WORK TO COMPLETE -
Please reproduce the entries below exactly, starting at the first line and ending with the line that holds "logic make-up after".

==*==

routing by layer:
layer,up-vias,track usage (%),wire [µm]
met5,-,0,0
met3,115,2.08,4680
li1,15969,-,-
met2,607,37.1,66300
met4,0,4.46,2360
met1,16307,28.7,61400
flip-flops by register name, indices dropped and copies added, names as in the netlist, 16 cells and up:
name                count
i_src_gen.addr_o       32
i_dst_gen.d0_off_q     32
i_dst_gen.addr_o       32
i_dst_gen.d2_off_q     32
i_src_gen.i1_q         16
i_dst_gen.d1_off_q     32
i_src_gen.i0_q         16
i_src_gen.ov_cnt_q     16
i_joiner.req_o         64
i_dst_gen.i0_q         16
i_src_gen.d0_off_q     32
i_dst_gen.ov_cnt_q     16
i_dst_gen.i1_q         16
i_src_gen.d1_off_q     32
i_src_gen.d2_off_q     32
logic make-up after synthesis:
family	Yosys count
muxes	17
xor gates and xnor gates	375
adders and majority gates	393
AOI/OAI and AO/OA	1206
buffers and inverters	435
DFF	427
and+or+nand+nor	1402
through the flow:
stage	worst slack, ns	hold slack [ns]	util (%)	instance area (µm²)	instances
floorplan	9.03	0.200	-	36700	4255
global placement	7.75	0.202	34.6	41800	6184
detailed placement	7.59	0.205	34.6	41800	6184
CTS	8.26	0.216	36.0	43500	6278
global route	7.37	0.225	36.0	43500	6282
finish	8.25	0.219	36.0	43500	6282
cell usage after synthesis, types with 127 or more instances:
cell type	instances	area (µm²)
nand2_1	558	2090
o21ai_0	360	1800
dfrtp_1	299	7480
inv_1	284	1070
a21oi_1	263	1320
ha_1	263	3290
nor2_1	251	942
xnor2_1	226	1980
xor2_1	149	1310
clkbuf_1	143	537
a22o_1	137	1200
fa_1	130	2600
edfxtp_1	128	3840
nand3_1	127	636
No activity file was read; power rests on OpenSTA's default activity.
==> config.mk <==
export PLATFORM = sky130hd
export DESIGN_NAME = line_counter
export DESIGN_NICKNAME = d
export VERILOG_FILES = /design/src/hdl/cache_pkg.sv /design/src/hdl/line_counter.sv
export SDC_FILE = /design/constraint.sdc
export NUM_CORES = 1
export LEC_CHECK = 0
export BUFFER_PORTS_ARGS = -buffer_cell sky130_fd_sc_hd__buf_2
export CAP_MARGIN = 30
export CORE_AREA = 5 5 42 44
export CTS_CLUSTER_DIAMETER = 100
export DETAILED_ROUTE_END_ITERATION = 12
export DIE_AREA = 0 0 47 49
export SLEW_MARGIN = 30
export SYNTH_ARGS = -nofsm -noshare
export SYNTH_HDL_FRONTEND = slang
export SYNTH_SLANG_ARGS = --single-unit
==> constraint.sdc <==
create_clock -name clk -period 1.2 [get_ports clk]
set_input_delay 0.06 -clock clk [delete_from_list [all_inputs] [get_ports clk]]
set_output_delay 0.06 -clock clk [all_outputs]
set_load 0.01 [all_outputs]
==> src/hdl/cache_pkg.sv <==
// ---------------------------------------------------------------------------
// Shared definitions for the two-way data cache
// Address field widths, word and line sizes
// Request kind and controller state enums
// ---------------------------------------------------------------------------
`default_nettype none

package cache_pkg;

   localparam int TAG_W    = 5;
   localparam int INDEX_W  = 8;
   localparam int OFFSET_W = 3;
   localparam int ADDR_W   = TAG_W + INDEX_W + OFFSET_W;

   localparam int WORD_W         = 16;
   localparam int WORDS_PER_LINE = 4;
   localparam int WSEL_W         = $clog2(WORDS_PER_LINE); // Word select within a line

   typedef enum logic [1:0] {
      REQ_NONE,
      REQ_READ,
      REQ_WRITE,
      REQ_ERR
   } req_t;

   typedef enum logic [2:0] {
      IDLE,
      LOOKUP,
      WB_REQ,
      WB_WAIT,
      FILL_REQ,
      FILL_WAIT,
      FINISH
   } ctrl_state_t;

endpackage

`default_nettype wire

==> src/hdl/line_counter.sv <==
// ---------------------------------------------------------------------------
// Word counters for line transfers
// Separate request and response offsets so reads run ahead of returns
// ---------------------------------------------------------------------------
`timescale 1ns/1ps
`default_nettype none

module line_counter (
   input  wire                         clk,
   input  wire                         rst,
   input  wire                         clear,
   input  wire                         step_req,
   input  wire                         step_rsp,
   output logic [cache_pkg::WSEL_W-1:0] req_off,
   output logic [cache_pkg::WSEL_W-1:0] rsp_off,
   output logic                        req_last,
   output logic                        rsp_last
);
   import cache_pkg::*;

   assign req_last = (req_off == WSEL_W'(WORDS_PER_LINE - 1));
   assign rsp_last = (rsp_off == WSEL_W'(WORDS_PER_LINE - 1));

   always_ff @(posedge clk) begin
      if (rst || clear) begin
         req_off <= '0;
         rsp_off <= '0;
      end else begin
         if (step_req) req_off <= req_off + 1'b1;
         if (step_rsp) rsp_off <= rsp_off + 1'b1;
      end
   end

endmodule

`default_nettype wire
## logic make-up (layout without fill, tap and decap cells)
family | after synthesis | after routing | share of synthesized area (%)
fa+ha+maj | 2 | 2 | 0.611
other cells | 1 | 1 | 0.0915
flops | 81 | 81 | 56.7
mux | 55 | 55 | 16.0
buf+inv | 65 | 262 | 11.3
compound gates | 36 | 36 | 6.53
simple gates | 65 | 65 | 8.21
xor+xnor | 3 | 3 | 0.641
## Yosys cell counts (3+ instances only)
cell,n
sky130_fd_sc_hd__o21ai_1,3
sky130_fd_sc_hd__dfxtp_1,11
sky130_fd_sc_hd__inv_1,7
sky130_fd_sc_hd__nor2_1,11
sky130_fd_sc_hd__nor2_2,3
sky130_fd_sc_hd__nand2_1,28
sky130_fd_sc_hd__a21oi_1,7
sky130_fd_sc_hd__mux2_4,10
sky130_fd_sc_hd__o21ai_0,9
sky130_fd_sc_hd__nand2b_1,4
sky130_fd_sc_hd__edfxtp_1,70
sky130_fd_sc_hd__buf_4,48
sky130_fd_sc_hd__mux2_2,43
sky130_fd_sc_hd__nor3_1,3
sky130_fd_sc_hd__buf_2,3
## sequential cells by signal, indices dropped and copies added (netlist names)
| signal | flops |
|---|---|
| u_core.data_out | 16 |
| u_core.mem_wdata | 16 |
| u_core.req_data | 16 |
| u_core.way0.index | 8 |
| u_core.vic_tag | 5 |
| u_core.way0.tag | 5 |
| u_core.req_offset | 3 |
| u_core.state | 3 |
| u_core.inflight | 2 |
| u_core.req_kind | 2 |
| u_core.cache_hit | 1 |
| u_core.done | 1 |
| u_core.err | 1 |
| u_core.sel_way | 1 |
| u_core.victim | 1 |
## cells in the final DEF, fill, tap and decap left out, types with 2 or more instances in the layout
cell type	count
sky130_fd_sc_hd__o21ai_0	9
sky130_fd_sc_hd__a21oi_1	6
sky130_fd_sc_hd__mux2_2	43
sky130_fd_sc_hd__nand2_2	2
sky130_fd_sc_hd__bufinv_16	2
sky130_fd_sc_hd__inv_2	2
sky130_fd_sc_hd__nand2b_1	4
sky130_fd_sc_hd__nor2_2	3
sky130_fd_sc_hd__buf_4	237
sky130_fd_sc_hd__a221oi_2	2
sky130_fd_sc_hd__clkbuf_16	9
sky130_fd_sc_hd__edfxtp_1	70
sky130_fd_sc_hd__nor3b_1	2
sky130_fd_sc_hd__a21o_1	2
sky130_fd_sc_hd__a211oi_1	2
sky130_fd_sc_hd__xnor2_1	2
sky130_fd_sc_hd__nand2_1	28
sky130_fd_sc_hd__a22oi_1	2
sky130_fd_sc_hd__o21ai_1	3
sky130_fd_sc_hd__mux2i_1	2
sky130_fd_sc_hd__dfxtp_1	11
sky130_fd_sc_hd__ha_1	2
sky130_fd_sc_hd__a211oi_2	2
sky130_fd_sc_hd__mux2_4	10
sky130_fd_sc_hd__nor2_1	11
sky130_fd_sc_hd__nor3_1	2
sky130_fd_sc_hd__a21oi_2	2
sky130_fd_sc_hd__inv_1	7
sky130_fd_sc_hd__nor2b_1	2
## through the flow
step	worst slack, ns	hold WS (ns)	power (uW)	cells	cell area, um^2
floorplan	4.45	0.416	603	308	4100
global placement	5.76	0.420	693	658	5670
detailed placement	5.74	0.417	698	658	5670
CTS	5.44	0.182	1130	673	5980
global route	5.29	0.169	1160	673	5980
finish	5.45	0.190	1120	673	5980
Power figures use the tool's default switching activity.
<file path="config.mk">
export PLATFORM = sky130hd
export DESIGN_NAME = pe
export DESIGN_NICKNAME = d
export VERILOG_FILES = /design/src/rtl/cgra_pkg.sv /design/src/rtl/pe_regfile.sv /design/src/rtl/pe_crossbar.sv /design/src/rtl/pe_alu.sv /design/src/rtl/pe.sv
export SDC_FILE = /design/constraint.sdc
export NUM_CORES = 2
export LEC_CHECK = 0
export BUFFER_PORTS_ARGS = -buffer_cell sky130_fd_sc_hd__buf_2
export CORE_ASPECT_RATIO = 1.5
export CORE_MARGIN = 4
export CORE_UTILIZATION = 25
export DETAILED_ROUTE_END_ITERATION = 10
export SLEW_MARGIN = 25
export SYNTH_ARGS = -nofsm -noshare
export SYNTH_HDL_FRONTEND = slang
export SYNTH_SLANG_ARGS = --single-unit
</file>
<file path="constraint.sdc">
create_clock -name clk -period 21.7 [get_ports clk]
set_input_delay 2.17 -clock clk [delete_from_list [all_inputs] [get_ports clk]]
set_output_delay 2.17 -clock clk [all_outputs]
set_load 0.05 [all_outputs]
</file>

==*==

ANSWER TO THE EXERCISE -
routing by layer:
layer,up-vias,track usage (%),wire [µm]
met5,-,0,0
met3,115,2.08,4680
li1,15969,-,-
met2,607,37.1,66300
met4,0,4.46,2360
met1,16307,28.7,61400
flip-flops by register name, indices dropped and copies added, names as in the netlist, 16 cells and up:
name                count
i_src_gen.addr_o       32
i_dst_gen.d0_off_q     32
i_dst_gen.addr_o       32
i_dst_gen.d2_off_q     32
i_src_gen.i1_q         16
i_dst_gen.d1_off_q     32
i_src_gen.i0_q         16
i_src_gen.ov_cnt_q     16
i_joiner.req_o         64
i_dst_gen.i0_q         16
i_src_gen.d0_off_q     32
i_dst_gen.ov_cnt_q     16
i_dst_gen.i1_q         16
i_src_gen.d1_off_q     32
i_src_gen.d2_off_q     32
logic make-up after synthesis:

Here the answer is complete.